MadSci Network: Physics
Query:

Re: Why did Foulcaut's pendulum experiment change the way people saw the world.

Date: Sun Apr 18 15:20:57 2004
Posted By: Benjamin Monreal, Grad student, Physics, MIT
Area of science: Physics
ID: 1081987268.Ph
Message:

Hello Jon,

Scientists in 1851 should have been unsurprised by Foucault's pendulum. Educated people of the day knew very well that the earth was round and rotated - after all, Juan Sebastian de Elcano, Magellan's navigator, sailed all the way around the world in 1519-1522 (Ferdinand Magellan didn't actually make it). Indeed, the world was well-known to be round by (some of) the ancient Greeks. So Foucault's demonstration would have been seen as beautiful, elegant, and dramatic, but it shouldn't have changed their world view.

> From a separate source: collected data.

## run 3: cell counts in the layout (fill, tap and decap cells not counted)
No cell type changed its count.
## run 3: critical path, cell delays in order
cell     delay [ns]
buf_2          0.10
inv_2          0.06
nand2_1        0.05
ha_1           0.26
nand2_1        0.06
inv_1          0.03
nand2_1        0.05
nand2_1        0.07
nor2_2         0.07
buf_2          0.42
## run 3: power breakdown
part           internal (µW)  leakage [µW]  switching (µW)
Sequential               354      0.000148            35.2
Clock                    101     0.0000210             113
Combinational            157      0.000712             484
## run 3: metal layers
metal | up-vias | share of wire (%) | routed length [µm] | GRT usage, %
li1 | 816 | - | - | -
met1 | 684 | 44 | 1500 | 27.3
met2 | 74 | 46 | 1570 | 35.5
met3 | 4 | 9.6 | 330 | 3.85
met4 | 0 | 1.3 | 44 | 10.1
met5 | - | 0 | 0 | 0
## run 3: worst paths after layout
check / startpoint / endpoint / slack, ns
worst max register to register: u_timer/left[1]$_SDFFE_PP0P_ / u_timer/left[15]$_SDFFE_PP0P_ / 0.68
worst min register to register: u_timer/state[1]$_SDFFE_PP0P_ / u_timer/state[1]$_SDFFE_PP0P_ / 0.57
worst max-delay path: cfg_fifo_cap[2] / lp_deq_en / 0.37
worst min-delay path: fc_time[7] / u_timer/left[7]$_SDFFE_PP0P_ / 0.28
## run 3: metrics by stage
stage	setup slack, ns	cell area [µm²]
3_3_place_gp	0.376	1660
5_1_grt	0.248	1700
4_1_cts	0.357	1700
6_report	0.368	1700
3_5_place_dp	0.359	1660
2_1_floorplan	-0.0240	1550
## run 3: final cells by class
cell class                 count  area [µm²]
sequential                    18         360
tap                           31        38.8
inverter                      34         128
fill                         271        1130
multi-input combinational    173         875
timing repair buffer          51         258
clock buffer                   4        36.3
==> src/rtl/spi_mon_pkg.sv <==
package spi_mon_pkg;

  localparam int SIG_SCLK = 0;
  localparam int SIG_CS   = 1;
  localparam int SIG_MOSI = 2;
  localparam int SIG_MISO = 3;
  localparam int SIG_N    = 4;
  localparam int EDGE_N   = 2;

  localparam int LANE_MOSI = 0;
  localparam int LANE_MISO = 1;
  localparam int LANE_N    = 2;

  typedef enum logic {
    SMP_RISE = 1'b0,
    SMP_FALL = 1'b1
  } smp_edge_e;

  function automatic smp_edge_e pick_edge(input logic cpol, input logic cpha);
    return (cpol == cpha) ? SMP_RISE : SMP_FALL;
  endfunction

endpackage

==> src/rtl/spi_mon_front.sv <==
module spi_mon_front #(
  parameter int SIG_W       = 4,
  parameter int EDGE_W      = 2,
  parameter int SYNC_STAGES = 2,
  localparam int WARM_W     = $clog2(SYNC_STAGES + 2)
) (
  input  logic              clk,
  input  logic              rst,
  input  logic [SIG_W-1:0]  pins,
  output logic [SIG_W-1:0]  cur,
  output logic [EDGE_W-1:0] prv,
  output logic              live,
  output logic              init_pulse
);

  logic [SIG_W-1:0]  stg [SYNC_STAGES];
  logic [EDGE_W-1:0] dly;
  logic [WARM_W-1:0] warm;

  always_ff @(posedge clk) begin
    if (rst) begin
      for (int i = 0; i < SYNC_STAGES; i++) stg[i] <= '0;
    end else begin
      stg[0] <= pins;
      for (int i = 1; i < SYNC_STAGES; i++) stg[i] <= stg[i-1];
    end
  end

  always_ff @(posedge clk) begin
    if (rst) begin
      dly  <= '0;
      warm <= '0;
    end else begin
      dly <= stg[SYNC_STAGES-1][EDGE_W-1:0];
      if (warm != WARM_W'(SYNC_STAGES + 1)) warm <= warm + WARM_W'(1);
    end
  end

  assign cur        = stg[SYNC_STAGES-1];
  assign prv        = dly;
  assign live       = (warm == WARM_W'(SYNC_STAGES + 1));
  assign init_pulse = (warm == WARM_W'(SYNC_STAGES));

  p_live_sticky_r5: assert property (@(posedge clk) disable iff (rst)
    live |=> live);
  p_init_once_r5: assert property (@(posedge clk) disable iff (rst)
    init_pulse |=> (!init_pulse && live));

endmodule

==> src/rtl/spi_mon_lane.sv <==
module spi_mon_lane #(
  parameter int WORD_W = 128,
  localparam int IDX_W = $clog2(WORD_W)
) (
  input  logic              clk,
  input  logic              rst,
  input  logic              en,
  input  logic              take,
  input  logic              done,
  input  logic              clear,
  input  logic [IDX_W-1:0]  pos,
  input  logic              bit_in,
  output logic [WORD_W-1:0] word,
  output logic              word_ok
);

  logic [WORD_W-1:0] acc;
  logic [WORD_W-1:0] acc_next;

  always_comb begin
    acc_next = acc | (WORD_W'(bit_in) << pos);
  end

  always_ff @(posedge clk) begin
    if (rst) begin
      acc     <= '0;
      word    <= '0;
      word_ok <= 1'b0;
    end else if (clear) begin
      acc <= '0;
    end else if (done) begin
      acc     <= '0;
      word    <= en ? acc_next : '0;
      word_ok <= en;
    end else if (take) begin
      acc <= acc_next;
    end
  end

  p_dis_zero_r8: assert property (@(posedge clk) disable iff (rst)
    !word_ok |-> (word == '0));
  p_acc_clear_r4: assert property (@(posedge clk) disable iff (rst)
    clear |=> (acc == '0));

endmodule

==> src/rtl/spi_bus_monitor.sv <==
module spi_bus_monitor #(
  parameter int  MAX_WORD = 128,
  parameter int  MIN_WORD = 4,
  parameter int  SYNC_STAGES = 2,
  localparam int LEN_W = $clog2(MAX_WORD + 1),
  localparam int IDX_W = $clog2(MAX_WORD)
) (
  input  logic                clk,
  input  logic                rst,
  input  logic                spi_sclk,
  input  logic                spi_cs,
  input  logic                spi_mosi,
  input  logic                spi_miso,
  input  logic                cfg_cpol,
  input  logic                cfg_cpha,
  input  logic                cfg_cs_active_high,
  input  logic                cfg_cs_en,
  input  logic                cfg_lsb_first,
  input  logic [LEN_W-1:0]    cfg_word_len,
  input  logic                cfg_mosi_en,
  input  logic                cfg_miso_en,
  output logic                word_valid,
  output logic [MAX_WORD-1:0] mosi_word,
  output logic                mosi_ok,
  output logic [MAX_WORD-1:0] miso_word,
  output logic                miso_ok,
  output logic                cs_evt_valid,
  output logic                cs_evt_old_known,
  output logic                cs_evt_old,
  output logic                cs_evt_new
);
  import spi_mon_pkg::*;

  logic [SIG_N-1:0]  pins;
  logic [SIG_N-1:0]  cur;
  logic [EDGE_N-1:0] prv;
  logic              live;
  logic              init_pulse;

  assign pins[SIG_SCLK] = spi_sclk;
  assign pins[SIG_CS]   = spi_cs;
  assign pins[SIG_MOSI] = spi_mosi;
  assign pins[SIG_MISO] = spi_miso;

  spi_mon_front #(
    .SIG_W(SIG_N), .EDGE_W(EDGE_N), .SYNC_STAGES(SYNC_STAGES)
  ) u_front (
    .clk(clk), .rst(rst), .pins(pins), .cur(cur), .prv(prv),
    .live(live), .init_pulse(init_pulse)
  );

  // Decode of edges and framing
  logic       sclk_rise, sclk_fall, smp_hit;
  logic       cs_chg, cs_act;
  logic       take, done;
  smp_edge_e  smp_sel;
  logic [LEN_W-1:0] len_eff;
  logic [LEN_W-1:0] last_idx;
  logic [IDX_W-1:0] bit_cnt;
  logic [IDX_W-1:0] bit_pos;

  always_comb begin
    if (cfg_word_len < LEN_W'(MIN_WORD))      len_eff = LEN_W'(MIN_WORD);
    else if (cfg_word_len > LEN_W'(MAX_WORD)) len_eff = LEN_W'(MAX_WORD);
    else                                      len_eff = cfg_word_len;
    last_idx = len_eff - LEN_W'(1);
  end

  always_comb begin
    sclk_rise = cur[SIG_SCLK] & ~prv[SIG_SCLK];
    sclk_fall = ~cur[SIG_SCLK] & prv[SIG_SCLK];
    smp_sel   = pick_edge(cfg_cpol, cfg_cpha);
    smp_hit   = (smp_sel == SMP_RISE) ? sclk_rise : sclk_fall;
    cs_chg    = live & cfg_cs_en & (cur[SIG_CS] ^ prv[SIG_CS]);
    cs_act    = !cfg_cs_en ||
                (cfg_cs_active_high ? cur[SIG_CS] : !cur[SIG_CS]);
    take      = live & !cs_chg & smp_hit & cs_act;
    done      = take & (LEN_W'(bit_cnt) >= last_idx);
    bit_pos   = cfg_lsb_first ? bit_cnt : (IDX_W'(last_idx) - bit_cnt);
  end

  always_ff @(posedge clk) begin
    if (rst) begin
      bit_cnt <= '0;
    end else if (cs_chg || done) begin
      bit_cnt <= '0;
    end else if (take) begin
      bit_cnt <= bit_cnt + IDX_W'(1);
    end
  end

  // Word lanes
  logic                lane_bit  [LANE_N];
  logic                lane_en   [LANE_N];
  logic [MAX_WORD-1:0] lane_word [LANE_N];
  logic                lane_ok   [LANE_N];

  assign lane_bit[LANE_MOSI] = cur[SIG_MOSI];
  assign lane_bit[LANE_MISO] = cur[SIG_MISO];
  assign lane_en[LANE_MOSI]  = cfg_mosi_en;
  assign lane_en[LANE_MISO]  = cfg_miso_en;

  for (genvar gi = 0; gi < LANE_N; gi++) begin : g_lane
    spi_mon_lane #(.WORD_W(MAX_WORD)) u_lane (
      .clk(clk), .rst(rst), .en(lane_en[gi]), .take(take), .done(done),
      .clear(cs_chg), .pos(bit_pos), .bit_in(lane_bit[gi]),
      .word(lane_word[gi]), .word_ok(lane_ok[gi])
    );
  end

  assign mosi_word = lane_word[LANE_MOSI];
  assign mosi_ok   = lane_ok[LANE_MOSI];
  assign miso_word = lane_word[LANE_MISO];
  assign miso_ok   = lane_ok[LANE_MISO];

  // Strobes and chip-select events
  always_ff @(posedge clk) begin
    if (rst) begin
      word_valid       <= 1'b0;
      cs_evt_valid     <= 1'b0;
      cs_evt_old_known <= 1'b0;
      cs_evt_old       <= 1'b0;
      cs_evt_new       <= 1'b0;
    end else begin
      word_valid <= done;
      if (cs_chg) begin
        cs_evt_valid     <= 1'b1;
        cs_evt_old_known <= 1'b1;
        cs_evt_old       <= prv[SIG_CS];
        cs_evt_new       <= cur[SIG_CS];
      end else if (init_pulse && cfg_cs_en) begin
        cs_evt_valid     <= 1'b1;
        cs_evt_old_known <= 1'b0;
        cs_evt_old       <= 1'b0;
        cs_evt_new       <= cur[SIG_CS];
      end else begin
        cs_evt_valid <= 1'b0;
      end
    end
  end

  p_one_cycle_r7: assert property (@(posedge clk) disable iff (rst)
    word_valid |=> !word_valid);
  p_cs_clear_r4: assert property (@(posedge clk) disable iff (rst)
    cs_chg |=> (bit_cnt == '0 && !word_valid));
  p_evt_diff_r4: assert property (@(posedge clk) disable iff (rst)
    (cs_evt_valid && cs_evt_old_known) |-> (cs_evt_old != cs_evt_new));
  p_idle_hold_r3: assert property (@(posedge clk) disable iff (rst)
    (live && cfg_cs_en && !cs_chg && !cs_act) |=> $stable(bit_cnt));
  p_no_evt_r9: assert property (@(posedge clk) disable iff (rst)
    cs_evt_valid |-> $past(cfg_cs_en));

endmodule

==> config.mk <==
export PLATFORM = sky130hd
export DESIGN_NAME = spi_bus_monitor
export DESIGN_NICKNAME = d
export VERILOG_FILES = /design/src/rtl/spi_mon_pkg.sv /design/src/rtl/spi_mon_front.sv /design/src/rtl/spi_mon_lane.sv /design/src/rtl/spi_bus_monitor.sv
export SDC_FILE = /design/constraint.sdc
export NUM_CORES = 1
export LEC_CHECK = 0
export BUFFER_PORTS_ARGS = -buffer_cell sky130_fd_sc_hd__buf_2
export CAP_MARGIN = 20
export CORE_UTILIZATION = 57
export CTS_CLUSTER_DIAMETER = 60
export DETAILED_ROUTE_END_ITERATION = 16
export GPL_ROUTABILITY_DRIVEN = 0
export GPL_TIMING_DRIVEN = 1
export PLACE_DENSITY = 0.79
export SKIP_CTS_REPAIR_TIMING = 1
export SYNTH_ARGS = -nofsm -noshare
export SYNTH_HDL_FRONTEND = slang
export SYNTH_SLANG_ARGS = --single-unit
==> constraint.sdc <==
create_clock -name clk -period 6.45 [get_ports clk]
set_input_delay 0.645 -clock clk [delete_from_list [all_inputs] [get_ports clk]]
set_output_delay 0.645 -clock clk [all_outputs]
set_load 0.1 [all_outputs]
Word-level counts from Yosys, hierarchy flattened:

Memories as Yosys holds them, arrays and structs flattened.
Index checks and enable logic that the tools add are counted.

* output and inout bits: 263
* register bits: 530
* RAM bits: 8
* word-level logic and storage cells: 73
* input bits: 21
* memories kept: 1

* shifts and indexed selects: 2
* add/sub/neg operators: 4
* reduce and logical (&&, ||, !) cells: 10
* equal/unequal tests: 4
* bitwise operators: 16
* order comparisons: 3
* mux-type cells: 19

Memories
* u_front.stg: words 2, bits a word 4, read ports 2, clocked after memory_dff 0, wr ports 2, RTL line spi_mon_front.sv:16 `logic [SIG_W-1:0] stg [SYNC_STAGES];`

Operator list (count)
* $mux 128: 2
* $or 128x128->128: 2
* $shl 1x7->128: 2
* $mux 8: 2
* $mux 1: 12
* $and 1x1->1: 8
* $ge 7x8->1: 1
* $gt 8x8->1 const B: 1
* $lt 8x3->1 const B: 1
* $mux 4: 2
* $sub 8x1->8 const B: 1
* $add 7x1->7 const B: 1
* $mux 7: 1
* $sub 7x7->7: 1
* $eq 2x2->1 const B: 2
* $logic_not 1->1: 3
* $not 1->1: 3
* $reduce_or 3->1: 1
* $add 2x1->2 const B: 1
* $logic_or 1x1->1: 2
* $ne 2x2->1 const B: 1
* $or 1x1->1: 2
* $reduce_and 2->1: 1
* $reduce_bool 2->1: 1
* other kinds (4): 4

Logic depth before layout (Yosys ltp):

Gate-level depths: netlist (run 1).

* word-level depth: 10
* mapped depth: 19
* mapped depth without buffers: 16

Hierarchy:

Synthesis (run 1) repeated with hierarchy kept, for this count alone.

* cells, all modules: 2394
* area, all modules: 22006.1 um2

Modules (own cells, without submodules)
* spi_mon_lane: seq. area each 5144.9 um2, times used 2, cells an instance 1087, area an instance 10080.9 um2
* spi_bus_monitor: seq. area each 240.2 um2, times used 1, cells an instance 184, area an instance 1433.9 um2
* spi_mon_front: seq. area each 240.2 um2, times used 1, cells an instance 36, area an instance 410.4 um2

Worst setup path before layout (run 1):

Ideal clock, no wire load.

* path kind: input to register
* start point: input cfg_word_len[3]
* end point: register g_lane[1].u_lane.word[65]
* data required time: 6.374 ns
* data arrival time: 4.085 ns
* setup slack: 2.289 ns
* buffers on the path: 3
* stages on the path: 18
* setup time: 0.076 ns
* cells stage by stage: or3_1 > nor3_1 > nor2_1 > nand2_1 > ha_1 > inv_1 > o311ai_0 > nand2_1 > ha_1 > buf_2 > o21ai_0 > a21oi_1 > mux2i_1 > and4bb_2 > buf_2 > buf_2 > nand3_2 > o22ai_1

* word-level cells in the longest chain between the ends: 9
* elaborated cells between the ends (all ways): 13
* classes of those cells: add/sub: 2; order compare: 3; shift: 1; mux: 4; bitwise: 2; reduce/logical: 1

RTL lines
* from (decl): RTL line spi_bus_monitor.sv:19 `input logic [LEN_W-1:0] cfg_word_len,`
* $gt 8x8->1: RTL line spi_bus_monitor.sv:64 `else if (cfg_word_len > LEN_W'(MAX_WORD)) len_eff = LEN_W'(MAX_WORD);`
* $mux 8: RTL line spi_bus_monitor.sv:64
* $mux 8 (*): RTL line spi_bus_monitor.sv:63 `if (cfg_word_len < LEN_W'(MIN_WORD)) len_eff = LEN_W'(MIN_WORD);`
* $sub 8x1->8 (*): RTL line spi_bus_monitor.sv:66 `last_idx = len_eff - LEN_W'(1);`
* $sub 7x7->7: RTL line spi_bus_monitor.sv:79 `bit_pos = cfg_lsb_first ? bit_cnt : (IDX_W'(last_idx) - bit_cnt);`
* $mux 7: RTL line spi_bus_monitor.sv:79
* $shl 1x7->128: RTL line spi_mon_lane.sv:21 `acc_next = acc | (WORD_W'(bit_in) << pos);`
* $or 128x128->128: RTL line spi_mon_lane.sv:21
* $mux 128: RTL line spi_mon_lane.sv:33 `word <= en ? acc_next : '0;`
* to (signal assigned): RTL line spi_mon_lane.sv:33
* to (decl): RTL line spi_mon_lane.sv:13 `output logic [WORD_W-1:0] word,`

Every way passes the cells marked *; elsewhere a longest branch is shown, timed or not.
A chain may end at the register's enable or synchronous reset.

Worst setup path in the final report (run 1):

* start point: input cfg_word_len[3]
* end point: register g_lane[1].u_lane.word[24]

Same word-level chain as after synthesis.

==> impl_results.md, run 1 <==
* Dpl hpwl at 46.5 mm
* Initial antenna violation count at 1
* Max rail drop VDD at 202 uV
* Final net count at 2505
* Final hold violations at 0
* Critical Path AT at 5.77 ns
* Clock sinks at 538
* Starting Density at 0.580
* Tmin final at 5.28 ns
* Syn. warnings at 0
* CP max stage delay at 0.74 ns
* I/O pins at 284
* Antenna diode count at 0
* Synth area leader: dfxtp_1
* Outcome: completed
* Async S/R FF share, synth at 0
* Top post-synthesis cells by area: dfxtp_1 (49%), o2bb2ai_1 (7.7%), nor4_1 (4.0%)
* RSZ-0062 raised after global routing: false
* Core Region at 37700 um^2
* First-pass GRT wire length at 114 mm
* Number of synthesized flops with an enable pin at 0
* Routed WL at 75.4 mm
* Post-synth cell types at 57
* FP Rows at 71
* Worst R2R Setup Slack at 2.35 ns
* Vias in the first global route at 19.6k
* Fin Setup TNS at 0 ns
* Clk slew on worst S/H paths at 0.06 ns
* Crit end category: flip-flop
* Slew headroom at 0.268
* Clk_skew at 0.0260 ns
* Cell Count, Final, Fillers Out at 3019
* Slowest stage cell, crit path: and4_1
* Pre-Repair DR Iteration Count at 6
* Max H-tree Level at 2
* Fraction of layout cells with a size suffix above 1 at 0.178
* Residual DRC at 0
* Reg2reg end: g_lane[0].u_lane.word[32]
* Hold EP: u_front.stg[0][0]
* Cell area after synthesis at 21800 um^2
* Remaining global-route overflow at 0
* CP cell instances: buf_2 > or3_1 > nor3_1 > nor2_1 > nand2_1 > ha_1 > inv_1 > o311ai_0 > nand2_1 > ha_1 > o21a_1 > o21ai_0 > nand2b_2 > buf_4 > and4_1 > nand4_1 > o21ai_0
* Cells on worst reg2reg path at 10
* Gate Count Post-Synth at 2350
* Worst EP required at 6.94 ns
* Crit-path max FO at 82
* Die Y at 198 um
* Class of the worst hold path: in -> reg
* Clock Latency Late Sink at 0.61 ns
* Via count at 20.9k
* RR Startpoint: bit_cnt[0]
* Maxcap violations at 0
* DR WL/cell at 25.0 um
* Pins Over Slew Limit at 0
* Final core utilization at 0.667
* Primary FF master, synth: dfxtp_1
* GR Util All Layers at 0.374
* F_max at 189 MHz
* Pwr/cell area at 278 nW/um^2
* Syn nets at 2389
* # placed instances at 2923
* Mean Syn Cell Area at 9.29 um^2
* IO buf count at 283
* Synth top area share at 0.493
* Synth Register Bits at 538
* Slew @ Worst Pin at 1.10 ns
* Commonest non-fill, non-tap cells in the layout: dfxtp_1 (538), buf_2 (283), o2bb2ai_1 (192)
* Num CTS Buffers at 52
* Design area at 25100 um^2
* CTS tree: built
* Die X at 198 um
* WHS Path Cells at 2
* Layout Area Growth over Synthesis at 15.1%
* CTS Buffer Depth at 3
* Post-synthesis sequential area ratio at 0.493
* Startpoint types: input pin
* Clock root buffer: clkbuf_16
* Final period util at 0.818
* FILL cells at 3046
* Leading cell type in the layout, fill and taps excluded: dfxtp_1
* DR iter-0 viols at 2639
* Worst Hold Launch: spi_sclk
* Placed cell areas at 23300 um^2
* Via-to-Cell Ratio at 6.92
* Largest net degree at the start of global routing at 121
* LEAKAGE at 8.71 nW
* Final setup vio count at 0
* Routed Antenna Nets at 0
* Worst Setup Path Type: in -> reg
* Die area at 39100 um^2
synth_stat cells, types with 4 or more instances:
| library cell | count |
|---|---|
| a21oi_1 | 148 |
| a311oi_1 | 80 |
| a31oi_1 | 82 |
| a32o_1 | 64 |
| and2_1 | 10 |
| and3_1 | 9 |
| buf_1 | 17 |
| buf_2 | 82 |
| buf_4 | 5 |
| clkbuf_1 | 161 |
| dfxtp_1 | 538 |
| ha_1 | 17 |
| inv_1 | 95 |
| mux2i_1 | 4 |
| nand2_1 | 186 |
| nand2b_1 | 7 |
| nand3_1 | 70 |
| nand3_2 | 12 |
| nand3b_1 | 41 |
| nand4_1 | 26 |
| nor2_1 | 28 |
| nor2b_1 | 12 |
| nor4_1 | 138 |
| o211ai_1 | 40 |
| o21ai_0 | 84 |
| o22ai_1 | 120 |
| o2bb2ai_1 | 192 |
| o31ai_4 | 4 |
| o32ai_1 | 16 |
| or3_1 | 6 |
| xnor2_1 | 10 |
| xor2_1 | 6 |
worst max path at each step:
stage	from	to	slack, ns
final	cfg_word_len[3]	g_lane[1].u_lane.word[24]	1.17
after global routing	cfg_word_len[3]	g_lane[1].u_lane.word[125]	0.85
after CTS	cfg_word_len[3]	g_lane[0].u_lane.word[81]	1.31
after detailed placement	cfg_word_len[3]	g_lane[1].u_lane.word[16]	0.72
after global placement	cfg_word_len[3]	g_lane[0].u_lane.word[0]	0.81
after floorplan	cfg_word_len[3]	g_lane[1].u_lane.word[65]	2.29
through the flow:
stage | hold slack [ns] | worst slack [ns] | power [mW]
floorplan | 0.414 | 2.29 | 3.65
global placement | 0.417 | 0.807 | 3.76
detailed placement | 0.428 | 0.720 | 3.77
CTS | 0.261 | 1.31 | 6.98
global route | 0.300 | 0.848 | 7.13
finish | 0.274 | 1.17 | 6.99
logic make-up after synthesis:
| group | after synthesis | share of synthesized area |
|---|---|---|
| AND/OR/NAND/NOR | 558 | 0.137 |
| AO/OA/AOI/OAI | 855 | 0.283 |
| buffers and inverters | 361 | 0.0677 |
| flip-flops | 538 | 0.493 |
| XOR/XNOR | 16 | 0.00642 |
| adder cells (fa/ha/maj) | 18 | 0.0107 |
| multiplexers | 4 | 0.00183 |
where the power goes:
group / switching [mW] / internal [mW] / leakage (nW)
clock: 1.31 / 1.97 / 0.908
combinational: 0.305 / 0.0777 / 3.47
sequential: 0.00448 / 3.33 / 4.33
state kept, by name, indices dropped and copies added, names as in the netlist:
register and cells:
cs_evt_new 1, cs_evt_old_known 1, cs_evt_valid 1, g_lane.u_lane.word 256, u_front.prv 2, u_front.stg 8, g_lane.u_lane.acc 256, u_front.warm 2
bit_cnt 7, g_lane.u_lane.word_ok 2, word_valid 1, cs_evt_old 1
critical path, delay by kind of cell:
| family | cells | cell delay [ns] |
|---|---|---|
| simple gates | 8 | 2.62 |
| compound gates | 4 | 0.91 |
| fa+ha+maj | 2 | 0.64 |
| buf+inv | 3 | 0.93 |
layout make-up:
type | instances | area [um^2] | share of cell area
clock buffer | 78 | 1540 | 0.0613
clock inverter | 18 | 302 | 0.0120
inverter | 95 | 357 | 0.0142
multi-input combinational | 1451 | 9670 | 0.385
sequential | 538 | 10800 | 0.428
tap | 511 | 639 | 0.0254
timing repair buffer | 328 | 1860 | 0.0740
per-layer routing:
metal | GRT usage | routed length (um) | up-vias
met4 | 0.196 | 3790 | 0
met2 | 0.576 | 33800 | 1445
met1 | 0.486 | 28400 | 9958
met3 | 0.0882 | 9450 | 271
li1 | - | - | 9215
met5 | 0 | 0 | -
No activity file was read; power rests on OpenSTA's default activity.
==> run 2, diff against run 1 <==
--- a/config.mk
+++ b/config.mk
@@ -5,14 +5,15 @@
 export SDC_FILE = /design/constraint.sdc
 export NUM_CORES = 1
 export LEC_CHECK = 0
+export ABC_AREA = 1
 export BUFFER_PORTS_ARGS = -buffer_cell sky130_fd_sc_hd__buf_2
 export CAP_MARGIN = 20
-export CORE_UTILIZATION = 57
+export CORE_UTILIZATION = 53
 export CTS_CLUSTER_DIAMETER = 60
 export DETAILED_ROUTE_END_ITERATION = 16
 export GPL_ROUTABILITY_DRIVEN = 0
 export GPL_TIMING_DRIVEN = 1
-export PLACE_DENSITY = 0.79
+export PLACE_DENSITY = 0.77
 export SKIP_CTS_REPAIR_TIMING = 1
 export SYNTH_ARGS = -nofsm -noshare
 export SYNTH_HDL_FRONTEND = slang
==> constraint.sdc (replaced) <==
create_clock -name clk -period 4.6 [get_ports clk]
set_input_delay 0.46 -clock clk [delete_from_list [all_inputs] [get_ports clk]]
set_output_delay 0.46 -clock clk [all_outputs]
set_load 0.1 [all_outputs]
==> run 2 against run 1 <==
Against the previous run:
- wire length shrank 11%
- combinational power rose by 73%
- first-iteration DRC count shrank 29%
- setup slack lost 0.15 ns
- final cell count rose by 32%
- largest power group is now clock
- clock skew increased by 0.0012 ns
- utilization fell by 3.9 points
- global-route usage is 7.8 points lower
- synthesized cell count grew 35%
- clock power increased by 50%
- non-clock buffer count decreased by 1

What about the man-on-the-street? Again, I think that a well-educated citizen - the sort of person who attended the 1851 Crystal Palace exhibition in London, or people like Napoleon Bonaparte who attended Foucault's demonstration in Paris - certainly knew that the world was round and rotated. This was the Victorian Era; things were changing fast. The Industrial Revolution had begun. Modern medicine had been invented. Michael Faraday was studying electricity and magnetism (and delivering hugely popular lecture-demonstrations). There was popular interest in, and excitement about, all of the sciences; people felt like humankind was finally mastering science and nature, and that a golden age of technology was just around the corner. I think that's why Foucault's demonstration attracted so much attention: not for discovering something new, but for an impressive demonstration, and for reinforcing the idea of the triumph of science. "Now we have tamed the Earth's very rotation! What wonders shall the future bring?" And, of course, it's much more intuitive to see the Earth rotate in front of you, rather than to read about it in a book, or measure it in the motion of the sun and stars.

I don't have any specific information on the reaction to Foucault's pendulum, other than that it was very popular. There is a well-reviewed biography of Foucault entitled "Pendulum: Leon Foucault and the Triumph of Science" by the excellent writer Amir Aczel - check your local library. You might also read up on Victorian-era science in general (try www.victorianweb.org); biographies of Michael Faraday, who I think really exemplified the spirit of his day; or books about the Great Exhibition of 1851 at the Crystal Palace in London.